Die Hälfte der Kommentator:innen hat den Artikel wohl nicht gelesen oder verstanden. Es geht nicht darum Gipfelkreuze zu verbieten oder abzubauen sonder nur darum keine neuen Kreuze auf Gipfel zu setzen auf denen noch keine Kreuze stehen. Kaputte Gipfelkreuze sollen ja auch weiterhin ersetzt werden. Ich finde das Gipfelkreuz auch ein schönes Symbol auf dem Gipfel und bin auch für deren Erhalt. Weitere Gipfel müssen aber nicht zugebaut werden meiner Meinung nach.

Viktor

Irgendwas was den Gipfel markiert gerne . Aber das Kreuz ist halt einfach ein brutales Hinrichtungsinstrument. Ich finde man könnte bei neuen Sachen ein Symbol benutzen das weniger grausam ist.

Regina auf der ALPIN Facebook-Seite

Es nervt einfach nur noch, über Luxusprobleme zu diskutieren oder jeden kleinen unwichtigen Mist in Frage gestellt zu bekommen. Ist die Zeit und Energie null wert.
Wer sich an den Kreuzen stört, besucht halt einfach nur Hügel ohne Kreuz oder bleibt unten und spendet Geld und Diskussionszeit/energie an die Tafel, arme Kinder, Forschung zur Anpassung an das Klima etc.
Es gibt so viele Kreuze, die richtig schön sind und mit Mühe auf den Gipfel geschleppt wurden.
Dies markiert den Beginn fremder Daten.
==> config.mk <==
export PLATFORM = sky130hd
export DESIGN_NAME = pwm_sample_scheduler
export DESIGN_NICKNAME = d
export VERILOG_FILES = /design/src/rtl/pwm_sample_scheduler.sv
export SDC_FILE = /design/constraint.sdc
export NUM_CORES = 1
export LEC_CHECK = 0
export ABC_AREA = 1
export CELL_PAD_IN_SITES_DETAIL_PLACEMENT = 0
export CELL_PAD_IN_SITES_GLOBAL_PLACEMENT = 1
export CORE_ASPECT_RATIO = 0.8
export CORE_MARGIN = 2
export CORE_UTILIZATION = 44
export CTS_CLUSTER_DIAMETER = 150
export DETAILED_ROUTE_END_ITERATION = 12
export HOLD_SLACK_MARGIN = 0.06
export PLACE_DENSITY_LB_ADDON = 0.1
export SETUP_SLACK_MARGIN = 0.1
export SLEW_MARGIN = 40
export SYNTH_ARGS = -nofsm -noshare
export SYNTH_HDL_FRONTEND = slang
export SYNTH_SLANG_ARGS = --single-unit
==> constraint.sdc <==
create_clock -name clk -period 5.95 [get_ports clk]
set_clock_uncertainty 0.2 [all_clocks]
set_input_delay 1.785 -clock clk [delete_from_list [all_inputs] [get_ports clk]]
set_output_delay 1.785 -clock clk [all_outputs]
set_load 0.005 [all_outputs]
==> src/rtl/pwm_sample_scheduler.sv <==
// Paces signed audio samples into the PWM stage: one sample per PWM frame, with soft mute ramps.
// Latency: pwm_data updates only on the frame tick; a sample pushed into an empty FIFO in RUN shows at the next tick.
// Backpressure: in_ready = !full; muted and ramping-down states keep popping so the upstream never stalls.
module pwm_sample_scheduler #(
    parameter int DW         = 12,
    parameter int FRAME_LOG2 = 10,
    parameter int FIFO_LOG2  = 2,
    parameter int RAMP_STEP  = 32
) (
    input  logic                clk,
    input  logic                rst_n,
    input  logic [DW-1:0]       in_data,
    input  logic                in_valid,
    output logic                in_ready,
    input  logic                mute,
    output logic [DW-1:0]       pwm_data,
    output logic                frame_start,
    output logic [7:0]          underrun_cnt,
    output logic [1:0]          state
);
    typedef enum logic [1:0] {
        IDLE  = 2'd0,
        RUN   = 2'd1,
        RAMP  = 2'd2,
        MUTED = 2'd3
    } stateT;

    localparam int FRAME_MAX = 2**FRAME_LOG2 - 1;
    localparam logic [FIFO_LOG2:0] HALF_DEPTH = (FIFO_LOG2+1)'(2**(FIFO_LOG2-1));

    stateT                 stateQ, stateNext;
    logic [FRAME_LOG2-1:0] frameCnt;
    logic                  frameStartQ;
    logic                  tick;
    logic [DW-1:0]         pwmQ, pwmNext;
    logic [7:0]            urQ, urNext;
    logic                  popReq;
    logic [DW-1:0]         head;
    logic [FIFO_LOG2:0]    level;
    logic                  full, empty;

    // Ramp arithmetic: difference is one bit wider so it never wraps.
    logic [DW-1:0] target;
    logic [DW:0]   diff, absDiff;
    logic [DW-1:0] stepMag, stepped;
    logic          closeEnough;

    assign tick = (frameCnt == FRAME_LOG2'(FRAME_MAX - 1));

    always_ff @(posedge clk or negedge rst_n) begin
        if (!rst_n) begin
            frameCnt    <= '0;
            frameStartQ <= 1'b0;
        end else begin
            frameCnt    <= frameCnt + 1'b1;
            frameStartQ <= (frameCnt == FRAME_LOG2'(FRAME_MAX));
        end
    end

    smallFifo #(.W(DW), .LOG2(FIFO_LOG2)) u_fifo (
        .clk     (clk),
        .rst_n   (rst_n),
        .pushVld (in_valid),
        .pushDat (in_data),
        .popVld  (popReq),
        .headDat (head),
        .level   (level),
        .full    (full),
        .empty   (empty)
    );

    assign target      = mute ? '0 : head;
    assign diff        = {target[DW-1], target} - {pwmQ[DW-1], pwmQ};
    assign absDiff     = diff[DW] ? (~diff + 1'b1) : diff;
    assign stepMag     = DW'(RAMP_STEP);
    assign closeEnough = (absDiff <= {1'b0, stepMag});
    // Only used when |diff| > step, so the result stays between pwm and target.
    assign stepped     = diff[DW] ? (pwmQ - stepMag) : (pwmQ + stepMag);

    always_comb begin
        stateNext = stateQ;
        pwmNext   = pwmQ;
        urNext    = urQ;
        popReq    = 1'b0;
        if (tick) begin
            case (stateQ)
                IDLE: begin
                    pwmNext = '0;
                    if (level >= HALF_DEPTH && !mute) begin
                        stateNext = RUN;
                        popReq    = 1'b1;
                        pwmNext   = head;
                    end
                end
                RUN: begin
                    if (mute) begin
                        stateNext = RAMP;
                    end else if (!empty) begin
                        popReq  = 1'b1;
                        pwmNext = head;
                    end else if (urQ != 8'hFF) begin
                        urNext = urQ + 1'b1;
                    end
                end
                RAMP: begin
                    if (mute || !empty) begin
                        popReq = mute;
                        if (closeEnough) begin
                            pwmNext = target;
                            if (mute) begin
                                stateNext = MUTED;
                            end else begin
                                stateNext = RUN;
                                popReq    = 1'b1;
                            end
                        end else begin
                            pwmNext = stepped;
                        end
                    end
                end
                MUTED: begin
                    pwmNext = '0;
                    if (mute) popReq = 1'b1;
                    else      stateNext = IDLE;
                end
                default: stateNext = IDLE;
            endcase
        end
    end

    always_ff @(posedge clk or negedge rst_n) begin
        if (!rst_n) begin
            stateQ <= IDLE;
            pwmQ   <= '0;
            urQ    <= '0;
        end else begin
            stateQ <= stateNext;
            pwmQ   <= pwmNext;
            urQ    <= urNext;
        end
    end

    assign in_ready     = !full;
    assign pwm_data     = pwmQ;
    assign frame_start  = frameStartQ;
    assign underrun_cnt = urQ;
    assign state        = stateQ;
endmodule

// Generic first-word-fall-through FIFO; push and pop in the same cycle both take effect.
// Latency: head is valid the cycle after the first push.
// Backpressure: pushes while full and pops while empty are ignored.
module smallFifo #(
    parameter int W    = 12,
    parameter int LOG2 = 2
) (
    input  logic          clk,
    input  logic          rst_n,
    input  logic          pushVld,
    input  logic [W-1:0]  pushDat,
    input  logic          popVld,
    output logic [W-1:0]  headDat,
    output logic [LOG2:0] level,
    output logic          full,
    output logic          empty
);
    localparam int DEPTH = 2**LOG2;

    logic [W-1:0]    mem [DEPTH];
    logic [LOG2-1:0] wrPtr, rdPtr;
    logic [LOG2:0]   cnt;
    logic            doPush, doPop;

    assign full    = (cnt == (LOG2+1)'(DEPTH));
    assign empty   = (cnt == '0);
    assign doPush  = pushVld && !full;
    assign doPop   = popVld && !empty;
    assign headDat = mem[rdPtr];
    assign level   = cnt;

    always_ff @(posedge clk or negedge rst_n) begin
        if (!rst_n) begin
            wrPtr <= '0;
            rdPtr <= '0;
            cnt   <= '0;
            for (int i = 0; i < DEPTH; i++) mem[i] <= '0;
        end else begin
            if (doPush) begin
                mem[wrPtr] <= pushDat;
                wrPtr      <= wrPtr + 1'b1;
            end
            if (doPop) rdPtr <= rdPtr + 1'b1;
            case ({doPush, doPop})
                2'b10:   cnt <= cnt + 1'b1;
                2'b01:   cnt <= cnt - 1'b1;
                default: cnt <= cnt;
            endcase
        end
    end
endmodule
==> results.sh <==
export IMPL_grtUsageTotal_pct=22.2
export IMPL_largest_family_of_logic_cells_by_synthesized_area="simple AND/OR/NAND/NOR gates"
export IMPL_layout_core_utilization_pct=52.6
export IMPL_die_area_um2=14200
export IMPL_vias=5350
export IMPL_yosysSeqAreaShare_pct=37.8
export IMPL_crit_slowest_cell="sky130_fd_sc_hd__fa_1"
export IMPL_synth_compound_area_share_pct=8.76
export IMPL_routed_wl_met3_um=731
export IMPL_yosys_cell_types_count=36
export IMPL_syn_avg_cell_area_um2=7.13
export IMPL_detail_route_vias_per_cell=5.13
export IMPL_worst_max_slew_pin_slew_ns=0.815
export IMPL_synth_xor_area_share_pct=3.76
export IMPL_floorplan_die_height_um=107
export IMPL_timing_critical_path_arrival_ns=5.60
export IMPL_route_layer_met1_wl_um=7700
export IMPL_finalNonFillerCells=1042
export IMPL_yosys_warnings=0
export IMPL_worst_endpoint_required_ns=5.96
export IMPL_synth_net_count=863
export IMPL_clk_pin_slew_ns=0.07
export IMPL_yosys_area_share_adder_pct=6.61
export IMPL_clk_path_buf_depth=2
export IMPL_via_count_of_the_first_global_routing_pass=5123
export IMPL_start_kind="primary input"
export IMPL_synth_async_reset_ratio_pct=100
export IMPL_max_freq_mhz=179
export IMPL_drc_violation_count_after_routing=0
export IMPL_worstSkewPairLatency_ns=0.34
export IMPL_synth_mux_area_fraction_pct=0.193
export IMPL_grt_remaining_overflow=0
export IMPL_finalSetupViolCount=0
export IMPL_final_layout_fill_cell_count=1226
export IMPL_critical_path_top_delay_family="adder cells"
export IMPL_dpl_worst_slack_ns=-0.0423
export IMPL_vdd_drop_max_mv=0.201
export IMPL_area_of_the_core_region_um2=12900
export IMPL_final_layout_size_suffix_gt1_share_pct=9.11
export IMPL_dp_wirelength_um=11200
export IMPL_initial_core_util_pct=45.1
export IMPL_floorplan_rows=37
export IMPL_detail_route_met2_wl_um=6420
export IMPL_worst_slew_margin_rel_pct=45.5
export IMPL_place_port_buffers=39
export IMPL_grt_first_pass_wirelength_um=25400
export IMPL_post_route_period_util_pct=93.9
export IMPL_cts_hold_fix_buffers=0
export IMPL_drt_initial_drc_count=405
export IMPL_detailed_place_area_um2=6450
export IMPL_post_synth_main_area_contributors="sky130_fd_sc_hd__dfrtp_1 38%, sky130_fd_sc_hd__nand2_1 17%, sky130_fd_sc_hd__inv_1 6.6%, sky130_fd_sc_hd__nand3_1 6.5%, sky130_fd_sc_hd__ha_1 5.6%"
export IMPL_result_of_the_run="complete, no violations"
export IMPL_setup_slack_ns=0.365
export IMPL_htree_levels=3
export IMPL_dominantRegCellSynth="sky130_fd_sc_hd__dfrtp_1"
export IMPL_dpl_cell_count=1025
export IMPL_wirelength_um=14900
export IMPL_crit_buf_inv=7
export IMPL_synth_top_cell_area_share_pct=37.8
export IMPL_synthCells=818
export IMPL_fin_crit_ns=5.59
export IMPL_cell_type_with_the_highest_aggregate_area_in_the_netlist="sky130_fd_sc_hd__dfrtp_1"
export IMPL_synth_enable_flop_cells=0
export IMPL_cts_made_buffers=9
export IMPL_ios=40
export IMPL_timing_critical_path_slowest_cell_delay_ns=0.49
export IMPL_detail_route_first_pass_iterations=4
export IMPL_final_max_slew_violation_count=0
export IMPL_nNetsFinal=907
export IMPL_hold_removal_path_class="reg -> reg"
export IMPL_yosys_cell_count_top_type="sky130_fd_sc_hd__nand2_1"
export IMPL_route_antenna_remaining_nets=0
export IMPL_cp_common_cell="sky130_fd_sc_hd__nand2_1"
export IMPL_insertedDiodeCount=0
export IMPL_fp_dieW_um=133
export IMPL_critPathKind="in -> reg"
export IMPL_crit_path_end_kind="flip-flop"
export IMPL_cts_tree="built"
export IMPL_cts_sink_count=88
export IMPL_rsz0062_at_grt="true"
export IMPL_grt_start_max_net_pins=50
export IMPL_wl_per_cell_um=14.3
export IMPL_report_final_hold_viol_count=0
export IMPL_layout_area_growth_over_synthesis_pct=16.5
export IMPL_grt_antenna_before_repair=0
export IMPL_synth_simple_area_share_pct=34.6
export IMPL_gp_congestion=0.877
export IMPL_cts_root_buf="sky130_fd_sc_hd__clkbuf_16"
export IMPL_finish_instance_area_um2=6790
export IMPL_maxUsedRoutingLayer="met4"
export IMPL_power_density_nw_per_um2=331
export IMPL_timing_max_cap_violations=0
export IMPL_synth_common_cells="261 x sky130_fd_sc_hd__nand2_1, 102 x sky130_fd_sc_hd__inv_1, 88 x sky130_fd_sc_hd__dfrtp_1"
export IMPL_critical_path_peak_fanout=3
export IMPL_static_leakage_power_nw=3.47
export IMPL_postSynthRegisterBits=88
export IMPL_synth_area_um2=5830
## routing by layer
metal  vias to the layer above  GRT usage, %
met5                         -             0
met4                         0          3.23
met3                         9          4.16
met2                       125          34.6
met1                      2520          32.9
li1                       2696             -
## layout by cell type, fill, tap and decap left out, drive strengths merged, types with 2 or more instances in the layout
cell type,instances
clkinv,2
clkdlybuf4s50,38
xnor2,8
nor3,5
nor2,72
clkinvlp,2
ha,26
nand4,19
inv,108
o21ai,62
nand2,275
a21oi,20
a32o,4
xor2,17
a31oi,3
nand3,85
clkbuf,11
fa,3
buf,14
dfrtp,88
## flip-flops by register name, indices dropped and copies added, names as in the netlist
register      count
frameCnt         10
frame_start       1
pwm_data         12
state             2
u_fifo.level      3
u_fifo.mem       48
u_fifo.rdPtr      2
u_fifo.wrPtr      2
underrun_cnt      8
## area by class of cell
| class | instances | area, um2 | area share, % |
|---|---|---|---|
| clock inverter | 5 | 37.5 | 0.553 |
| tap | 175 | 219 | 3.23 |
| clock buffer | 11 | 253 | 3.72 |
| multi-input combinational | 604 | 3190 | 47.0 |
| inverter | 107 | 402 | 5.92 |
| sequential | 88 | 2200 | 32.4 |
| timing repair buffer | 52 | 485 | 7.15 |
## stage by stage
step	total power, mW	TNS (ns)	hold slack, ns
floorplan	1.45	0	0.241
detailed placement	1.68	-0.0423	0.261
global placement	1.65	-0.00833	0.254
finish	2.25	0	0.272
global route	2.44	0	0.305
CTS	2.24	0	0.273
## power breakdown
| part | switching, mW | internal, mW | total (mW) |
|---|---|---|---|
| clock network | 0.247 | 0.308 | 0.555 |
| registers | 0.0965 | 0.768 | 0.864 |
| logic | 0.531 | 0.299 | 0.830 |
## kinds of logic (layout without fill, tap and decap cells)
kind of cell               Yosys count  in the layout
and+or+nand+nor                    457            457
buffers and inverters              126            175
AOI/OAI and AO/OA                   92             92
DFF                                 88             88
adders and majority gates           29             29
xor gates and xnor gates            25             25
muxes                                1              1
## path summary, 6_finish.rpt
kind | slack [ns] | to | startpoint | cells after the start
max in group asynchronous | 3.31 | underrun_cnt[0] | rst_n | 2
worst max-delay path | 0.36 | u_fifo.level[2] | mute | 28
min in group asynchronous | 1.27 | u_fifo.mem[27] | rst_n | 1
worst min register to register | 0.27 | frameCnt[0] | frameCnt[0] | 1
worst min-delay path | 0.27 | frameCnt[0] | frameCnt[0] | 1
worst max register to register | 1.00 | u_fifo.level[2] | u_fifo.rdPtr[1] | 28
## repair_timing
item | in CTS | in global routing
buffers inserted | 0 | 1
setup endpoints to repair | 0 | 2
resized for setup | 0 | 11
Note: power is estimated with default switching activity, not from simulation.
Es ist auch oft ein schönes Fotomotiv, statt nur blanker Fels. Wir sind doch wirklich alle erwachsen genug, Gipfelkreuze unabhängig von Religion zu betrachten.

Alexandra auf der ALPIN Facebook-Seite

Es nervt einfach nur noch, über Luxusprobleme zu diskutieren oder jeden kleinen unwichtigen Mist in Frage gestellt zu bekommen. Ist die Zeit und Energie null wert.
Wer sich an den Kreuzen stört, besucht halt einfach nur Hügel ohne Kreuz oder bleibt unten und spendet Geld und Diskussionszeit/energie an die Tafel, arme Kinder, Forschung zur Anpassung an das Klima etc.
Es gibt so viele Kreuze, die richtig schön sind und mit Mühe auf den Gipfel geschleppt wurden. Es ist auch oft ein schönes Fotomotiv, statt nur blanker Fels. Wir sind doch wirklich alle erwachsen genug, Gipfelkreuze unabhängig von Religion zu betrachten.

Gertrude auf der ALPIN Facebook-Seite

Es gibt anscheinend Menschen, die nichts Besseres zu tun haben, als durch irgendeine, plötzlich in den Raum gestellte Behauptung, alles schlecht zu machen und damit andere regelrecht zu terrorisieren. So ist es mit unserer Sprache, der Tracht, den Gipfelkreuzen etc. Eine traurige Zeit.

Regina auf der ALPIN Facebook-Seite

Also ich habe mit Gott, Religion und Kirche nix am Hut, aber in den Gipfelkreuzen habe ich auch nie das christliche Symbol gesehen, weiß auch nicht warum. Aber ich finde ein Gipfelkreuz wichtig, als Symbol, das den Gipfel markiert, könnte auch etwas anderes sein. Wäre irgendwie schade drum.

Günther auf der ALPIN Facebook-Seite

Gipfelkreuze sind einfach etwas schönes und sie zeigen den Erfolg einer Besteigung in schöner Weise an. Alle Gipfelkreuze müssen bleiben und es ist irrsinnig, das überhaupt anzusprechen, ob sie stehen bleien sollen... Sie müssen stehen bleiben...!

Angela auf der ALPIN Facebook-Seite

Ich bin weit davon entfernt, religiös zu sein - aber für mich gehört auf den Gipfel ein Kreuz.

Tina auf der ALPIN Facebook-Seite

Natürlich Gipfelkreuz....muss man jetzt jedes bisschen Geschichte versuchen umzuschreiben?

Tatjana auf der ALPIN Facebook-Seite

Gipfelkreuze gehören zu unseren christlichen Kultur. Auch wenn viele Menschen nichts mehr mit christlichen Glauben zu tun haben. Ganz klar, pro Gipfelkreuz!!